Bug 51710 - getCellFormula() returns incorrect result
Summary: getCellFormula() returns incorrect result
Alias: None
Product: POI
Classification: Unclassified
Component: XSSF (show other bugs)
Version: 3.8-dev
Hardware: PC All
: P2 major (vote)
Target Milestone: ---
Assignee: POI Developers List
Depends on:
Reported: 2011-08-23 15:34 UTC by Antti Koskimäki
Modified: 2012-02-27 12:21 UTC (History)
0 users

Excel plus unit-test (27.96 KB, application/x-zip-compressed)
2011-08-23 15:34 UTC, Antti Koskimäki
sheet1.xml in readable form (40.00 KB, application/x-zip-compressed)
2011-08-23 20:54 UTC, Antti Koskimäki
graphical explanation of the problem (260.31 KB, image/png)
2012-02-27 12:14 UTC, Yegor Kozlov
graphical explanation of the problem (251.66 KB, image/png)
2012-02-27 12:19 UTC, Yegor Kozlov

Note You need to log in before you can comment on or make changes to this bug.
Description Antti Koskimäki 2011-08-23 15:34:33 UTC
Created attachment 27425 [details]
Excel plus unit-test

I came across to situation where XSSFCell.getCellFormula() returned incorrect results. Excel-file is created with Excel-2007. 

Tested on r1160172. Attached test-excel plus unit-test.
Comment 1 Nick Burch 2011-08-23 15:51:06 UTC
Does your file use shared formulas that don't start on the first cell by any chance? (There's a current discussion on the dev list about those)
Comment 2 Antti Koskimäki 2011-08-23 19:13:47 UTC
You ment this discussion ?


Yes, this seems to relate to the same issue. First of all, as far as I can recall, I created the example file with simple routine; first made one formula with "semi-static" references, then copied it from left to right for a total row, then copy for row, paste for area downwards. So the use case is "shared formula" case.

I looked into sheet1.xml, and there is this weird syntax in the exact cell where the problem starts to show, E60. Until that, the row 60 is OK with si="2" but ref-field in E60 is weird no matter how you think, and then for every cell with si="3" POI returns incorrect formula.


<row r="60" spans="1:13">
<c r="A60" s="1">
<c r="B60">
<f t="shared" si="2"/>
<c r="C60">
<f t="shared" si="2"/>
<c r="D60">
<f t="shared" si="2"/>
<c r="E60">
<f t="shared" ref="C60:M83" si="3">$A60*E$2</f>
<c r="F60">
<f t="shared" si="3"/>
<c r="G60">
<f t="shared" si="3"/>
Comment 3 Antti Koskimäki 2011-08-23 20:52:18 UTC
I stared the xml for a while and then noticed, that only thing that doesn't make sense is "ref" attribute of formula. The declared shared formula is always correct relative to the containing cell.

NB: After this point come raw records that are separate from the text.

$ cat config.mk
export PLATFORM = sky130hd
export DESIGN_NAME = bin_to_bcd
export DESIGN_NICKNAME = d
export VERILOG_FILES = /design/src/rtl/bcd_pkg.sv /design/src/rtl/bcd_digit_adj.sv /design/src/rtl/bin_to_bcd.sv
export SDC_FILE = /design/constraint.sdc
export NUM_CORES = 1
export LEC_CHECK = 0
export CAP_MARGIN = 20
export CORE_AREA = 2 2 77 79
export DETAILED_ROUTE_END_ITERATION = 10
export DIE_AREA = 0 0 79 81
export PLACE_DENSITY_LB_ADDON = 0.15
export REMOVE_ABC_BUFFERS = 1
export SYNTH_ARGS = -nofsm -noshare
export SYNTH_HDL_FRONTEND = slang
export SYNTH_HIERARCHICAL = 1
export SYNTH_SLANG_ARGS = --single-unit
$ cat constraint.sdc
create_clock -name clk -period 3.34 [get_ports clk]
set_input_delay 0.334 -clock clk [delete_from_list [all_inputs] [get_ports clk]]
set_output_delay 0.334 -clock clk [all_outputs]
set_load 0.01 [all_outputs]
$ cat src/rtl/bcd_pkg.sv
// Shared constants and state encoding for the binary-to-BCD converter.
package bcd_pkg;

    localparam int unsigned BIN_W     = 15;
    localparam int unsigned DIGITS    = 4;
    localparam int unsigned SCRATCH_W = 20;
    localparam int unsigned ITER      = 15;
    localparam int unsigned CNT_W     = 4;
    localparam logic [15:0] BCD_MAX   = 16'h9999;

    typedef enum logic {
        IDLE,
        SHIFT
    } state_t;

endpackage

$ cat src/rtl/bcd_digit_adj.sv
// Double-dabble digit correction: add 3 to a BCD digit that is 5 or more.
module bcd_digit_adj (
    input  logic [3:0] din,
    output logic [3:0] dout
);

    // 4-bit correction; no carry leaves the digit
    always_comb begin
        dout = din;
        if (din >= 4'd5) begin
            dout = din + 4'd3;
        end
    end

endmodule

$ cat src/rtl/bin_to_bcd.sv
// Sequential 15-bit binary to 4-digit packed BCD converter (one bit per clock),
// saturating to 9999 with an overflow flag.
module bin_to_bcd
    import bcd_pkg::*;
(
    input  logic                  clk,
    input  logic                  rst_n,
    input  logic                  start,
    input  logic [BIN_W-1:0]      bin,
    output logic                  ready,
    output logic                  done,
    output logic [4*DIGITS-1:0]   bcd,
    output logic                  overflow
);

    state_t                 state_q, state_d;
    logic [CNT_W-1:0]       cnt_q, cnt_d;
    logic [BIN_W-1:0]       sr_q, sr_d;
    logic [SCRATCH_W-1:0]   scr_q, scr_d;
    logic [4*DIGITS-1:0]    bcd_q, bcd_d;
    logic                   ovf_q, ovf_d;
    logic                   done_q, done_d;

    logic [SCRATCH_W-1:0]   scr_adj;
    logic [SCRATCH_W-1:0]   scr_nx;
    logic [BIN_W-1:0]       sr_nx;
    logic                   spill;

    // One correction unit per scratch digit
    for (genvar g = 0; g < SCRATCH_W / 4; g++) begin : g_adj
        bcd_digit_adj u_adj (
            .din  (scr_q[4*g +: 4]),
            .dout (scr_adj[4*g +: 4])
        );
    end

    // Next-state, datapath and result selection
    always_comb begin
        state_d = state_q;
        cnt_d   = cnt_q;
        sr_d    = sr_q;
        scr_d   = scr_q;
        bcd_d   = bcd_q;
        ovf_d   = ovf_q;
        done_d  = 1'b0;

        // Bit shifted out of the scratch top can only be set on a broken
        // correction; it is folded into the saturation test defensively.
        {spill, scr_nx, sr_nx} = {scr_adj, sr_q, 1'b0};

        unique case (state_q)
            IDLE: begin
                if (start) begin
                    sr_d    = bin;
                    scr_d   = '0;
                    cnt_d   = CNT_W'(ITER);
                    state_d = SHIFT;
                end
            end
            SHIFT: begin
                scr_d = scr_nx;
                sr_d  = sr_nx;
                cnt_d = cnt_q - 1'b1;
                if (cnt_q == CNT_W'(1)) begin
                    state_d = IDLE;
                    done_d  = 1'b1;
                    if (spill || (scr_nx[19:16] != 4'd0) || (scr_nx[15:0] > BCD_MAX)) begin
                        bcd_d = BCD_MAX;
                        ovf_d = 1'b1;
                    end else begin
                        bcd_d = scr_nx[15:0];
                        ovf_d = 1'b0;
                    end
                end
            end
            default: state_d = IDLE;
        endcase
    end

    // State and datapath registers, asynchronously cleared
    always_ff @(posedge clk or negedge rst_n) begin
        if (!rst_n) begin
            state_q <= IDLE;
            cnt_q   <= '0;
            sr_q    <= '0;
            scr_q   <= '0;
            bcd_q   <= '0;
            ovf_q   <= 1'b0;
            done_q  <= 1'b0;
        end else begin
            state_q <= state_d;
            cnt_q   <= cnt_d;
            sr_q    <= sr_d;
            scr_q   <= scr_d;
            bcd_q   <= bcd_d;
            ovf_q   <= ovf_d;
            done_q  <= done_d;
        end
    end

    assign ready    = (state_q == IDLE);
    assign done     = done_q;
    assign bcd      = bcd_q;
    assign overflow = ovf_q;

endmodule

==> results.md <==
- The leftover overflow at the end of global routing is 0.
- On the worst path, the slowest cell contributes a delay of 570 ps.
- The final wirelength is 5950 µm.
- The via total after detailed routing is 2,307.
- The number of fill cells in the layout is a little over 500.
- After detailed routing, the number of remaining DRC violations is 0.
- The cell area after synthesis is 2990 µm².
- After layout, the worst setup slack is 623 ps.
- The async set or reset register ratio after synthesis is 100%.
- The pin count of the biggest net entering global routing is 55.
- The final hold violation count is 0.
- After detailed placement, the design holds a cell count of 413.
- The Yosys step of the flow raised 6 warnings.
- The setup slack on the worst flop-to-flop path is a little over 600 ps.
- For this design the ratio of total power to cell area is roughly 1000 nW/µm².
- Counting every sink on the clock net gives 58.
- TritonCTS built the clock tree.
- In this run the worst path has a maximum fanout of 6.
- Max-cap violations in this run came to 0.
- The area taken by flip-flops and latches is 1450 µm².
- The proportion of layout cells with a drive suffix above 1 is 8.76%.
- The placed wire-length estimate after detailed placement is 4070 µm.
- At the end of routability-driven placement, the weighted congestion stood at roughly 0.83.
- The transition at the pin with the smallest max-transition slack is 951 ps.
- The critical path data required time is 3570 ps.
- The hold-fix buffer count after cts is 0.
- Clock latency on the worst-skew pair, taken at its later pin, is about 340 ps.
- Once placement finished, the instance area stood at 3410 µm².
- The synthesized design contains 58 register bits.
- Using the TritonRoute via totals, the vias-per-cell ratio works out to about 5.4.
- Post-CTS repair changed the size of 0 cells.
- The library cell contributing the largest single delay on the critical path is sky130_fd_sc_hd__mux2i_1.
- The average wire per cell in the routed design is 13.9 µm.
- Global routing used 21.3% of the available tracks.
- Sequential cells account for 33.1% of the total power.
- No sink is reached through more buffers than the 2 on the longest clock path.
- 0 antenna diodes ended up in the layout.
- The type of the setup path with the least slack is register to register.
- The final antenna-violating net count is 0.
- In this run the clock root is driven by a sky130_fd_sc_hd__clkbuf_8.
- In this run the horizontal extent of the chip is 79 µm.
- The share of total power dissipated in combinational logic is between 40% and 50%.
- The worst setup path startpoint is scr_q[8].
- The count of endpoints failing setup in the final report is 0.
- The switching power total is 1480 µW.
- The share of the cycle needed by the critical path after routing is 81.3%.
- The first routing iteration left approximately 130 violations.
- Per report_power, the clock group accounts for around 19% of the total.
- Summing the sequential cell areas from Yosys gives 48.6% of the chip area.
- The proportion of total power due to net switching is 39.8%.
- The average cell area after synthesis is 9.60 µm².
- The worst register-to-register path ends at bcd[9].
- The initial antenna violation count is 0.
- In this run the static leakage power is 0.00163 µW.
- The setup slack at placement is 652 ps.
- The clock edge transition at the registers on the reported setup and hold paths is 70 ps.
- The via count of the first global-routing pass is roughly 2,200.
- The die is 81 µm tall.
- Measured in cells, the most critical reg-to-reg path has a length of 9.
- The kind of end point of the critical path is a register.
- The number of library cell types mapped by synthesis is 33.
- The post-layout minimum cycle time is 2720 ps.
- In this run the tightest slew margin relative to its limit is between 30% and 40%.
- The core region is 5680 µm².
- In this run the worst setup path terminates at bcd[9].
- The cell count after synthesis came out at 311.
- The top-level port count is 37.
- Among all flip-flop cells after synthesis, the most frequent one is sky130_fd_sc_hd__dfrtp_1.
- The setup fix buffers added after clock tree synthesis is 0.
- The post-route cell area is around 3600 µm².
- Across the routed clock network, the largest skew measured is 5.78 ps.
- The total CTS buffers is 9.
- Setup repair after global routing left no endpoint under its margin.
- After floorplanning, the core was divided into 28 placement rows.
- The worst setup path is launched from a register.
- The number of synthesized flops with an enable pin is 0.
- The count of port buffers added during placement is 36.
- Traced cell by cell, the critical path runs through ha_1, nand2b_1, a21oi_2, mux2i_1, nor2_1, o311ai_0, o21ai_0, o21ba_2, a31o_2.
- The number of cells in the finished layout apart from fillers is 429.
- In the final layout, the multi-input gates occupy 1420 µm².
- The min-delay analysis places its worst path in the category input pin to asynchronous set/reset pin.
- The area added between synthesis and finish is 21.6%.
- For this run, the post-layout net count is 379.
- By area the synthesized netlist is led by sky130_fd_sc_hd__dfrtp_1 (49%), sky130_fd_sc_hd__mux2i_1 (6.7%), sky130_fd_sc_hd__nand2_1 (6.7%), sky130_fd_sc_hd__ha_1 (5.0%), sky130_fd_sc_hd__o21ai_0 (5.0%).
- The top achievable clock speed is 368 MHz.
- In this run the critical register-to-register path is launched from scr_q[8].
- The worst endpoint data arrival time is 2950 ps.
- The H-tree depth is 3.
- The total internal power is 2240 µW.
- The global-route wire length before repair is 10,400 µm.
- The total negative setup slack is 0 ps.
- The top cell type by area accounts for 48.6% of the synthesized area.
- The cell accounting for the most synthesized area is sky130_fd_sc_hd__dfrtp_1.
- IR analysis of the VDD net gives a maximum drop of 0.473 mV.
- The floorplan step defined a die boundary enclosing between 6000 and 7000 µm².
- The count of pins over their slew limit is 0.
- The run finished with clean final reports.
- Before antenna repair, the detailed router went through 5 iterations.
- The initial core utilization is 52.6%.
## cell usage after synthesis (2+ instances only)
cell                       number
sky130_fd_sc_hd__o21ai_1        5
sky130_fd_sc_hd__o21ai_0       30
sky130_fd_sc_hd__a22o_1        16
sky130_fd_sc_hd__o22a_1         5
sky130_fd_sc_hd__inv_1         18
sky130_fd_sc_hd__nor3_1         8
sky130_fd_sc_hd__and2_1         2
sky130_fd_sc_hd__dfrtp_1       58
sky130_fd_sc_hd__and3_1         3
sky130_fd_sc_hd__o31ai_1        2
sky130_fd_sc_hd__xnor2_1        7
sky130_fd_sc_hd__a31o_2         2
sky130_fd_sc_hd__clkbuf_1       7
sky130_fd_sc_hd__a21oi_2        6
sky130_fd_sc_hd__buf_1          3
sky130_fd_sc_hd__nand3_1        4
sky130_fd_sc_hd__buf_2          3
sky130_fd_sc_hd__nand2_1       53
sky130_fd_sc_hd__nor2_1        20
sky130_fd_sc_hd__ha_1          12
sky130_fd_sc_hd__nand2b_1      11
sky130_fd_sc_hd__a21oi_1        6
sky130_fd_sc_hd__mux2i_1       20
## final cells by class
cell class / count / area share [%]
inverter: 18 / 1.86
timing repair buffer: 40 / 10.6
clock inverter: 5 / 2.14
clock buffer: 11 / 3.89
multi-input combinational: 222 / 39.0
tap: 75 / 2.58
sequential: 58 / 40.0
## flip-flops by register name (all words and copies together), names as in the netlist
register,flops
scr_q,20
bcd,16
sr_q,15
cnt_q,4
done,1
overflow,1
state_q,1
## cells by family after synthesis
group,share of synthesized area (%)
and+or+nand+nor,15.2
AOI/OAI and AO/OA,18.4
DFF,48.6
buffers and inverters,4.02
muxes,6.70
adders and majority gates,5.03
xor gates and xnor gates,2.05
## critical path: cells and delay by family, from the launching register on
family,cells,cell delay [ps]
mux,1,570
simple gates,2,270
fa+ha+maj,1,210
flops,1,430
compound gates,5,1120
## cell usage in the layout (no fill, tap or decap), types with 2 or more instances in the layout
cell | netlist | routed
sky130_fd_sc_hd__and3_1 | 3 | 3
sky130_fd_sc_hd__clkdlybuf4s50_1 | 0 | 35
sky130_fd_sc_hd__a21oi_1 | 6 | 6
sky130_fd_sc_hd__clkbuf_8 | 0 | 10
sky130_fd_sc_hd__dfrtp_1 | 58 | 58
sky130_fd_sc_hd__o22a_1 | 5 | 5
sky130_fd_sc_hd__nand2_1 | 53 | 53
sky130_fd_sc_hd__ha_1 | 12 | 12
sky130_fd_sc_hd__a31o_2 | 2 | 2
sky130_fd_sc_hd__nor3_1 | 8 | 8
sky130_fd_sc_hd__nand3_1 | 4 | 4
sky130_fd_sc_hd__a22o_1 | 16 | 16
sky130_fd_sc_hd__o21ai_1 | 5 | 5
sky130_fd_sc_hd__o31ai_1 | 2 | 2
sky130_fd_sc_hd__bufinv_16 | 0 | 2
sky130_fd_sc_hd__a21oi_2 | 6 | 6
sky130_fd_sc_hd__o21ai_0 | 30 | 30
sky130_fd_sc_hd__inv_1 | 18 | 18
sky130_fd_sc_hd__xnor2_1 | 7 | 7
sky130_fd_sc_hd__clkinv_2 | 0 | 2
sky130_fd_sc_hd__nor2_1 | 20 | 20
sky130_fd_sc_hd__buf_4 | 0 | 4
sky130_fd_sc_hd__nand2b_1 | 11 | 11
sky130_fd_sc_hd__mux2i_1 | 20 | 20
sky130_fd_sc_hd__and2_1 | 2 | 2
## worst min path at each step
stage / to / from / depth (start not counted)
2_1_floorplan: bcd[0] / rst_n / 0
3_3_place_gp: bcd[6] / bcd[6] / 2
3_5_place_dp: bcd[6] / bcd[6] / 2
4_1_cts: bcd[3] / rst_n / 1
5_1_grt: bcd[0] / rst_n / 1
6_report: scr_q[13] / rst_n / 1
## per-stage QoR
step / utilization (%) / hold WS, ps / power, µW
2_1_floorplan: - / 38.4 / 2490
3_3_place_gp: 60.1 / 461 / 2970
3_5_place_dp: 60.1 / 470 / 3020
4_1_cts: 64.0 / 183 / 3750
5_1_grt: 64.0 / 223 / 4050
6_report: 64.0 / 145 / 3720
## metal layers
layer,vias to the layer above,GRT usage (%),wire length [µm]
met5,-,0,0
met4,0,7.07,121
met3,10,7.89,291
met2,46,33.5,2760
met1,1102,27.5,2780
li1,1149,-,-
## power groups by stage
stage	registers [µW]	logic, µW	clock network [µW]
global placement	1230	1740	0
global route	1280	2010	761
CTS	1230	1790	732
finish	1230	1770	717
detailed placement	1240	1780	0
floorplan	1280	1200	0
Power figures use the tool's default switching activity.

The ref-attribute on the other hand is almost random, and does not in any way reflect to the formula copying process. What it seems to define is boundaries where the shared instance is in use.

When I count the references, it appears that there's familiar magic numbers involved :=)

 176 si="0"
 255 si="1"
 255 si="2"
 255 si="3"
  64 si="4"
 255 si="5"
 255 si="6"
  64 si="7"

So, it seems to me that 
A) one formula "instance" is shared maximum 255 times
B) distribution of these shared instances is somewhat random (mystical optimization?)
C) ref-attribute really does only define the "boundaries", nothing else

I also peeked the POI code, and found out that there's calculations on ss-level. It raised a question if HSSF-heritage is misleading the XSSF-implementation here ?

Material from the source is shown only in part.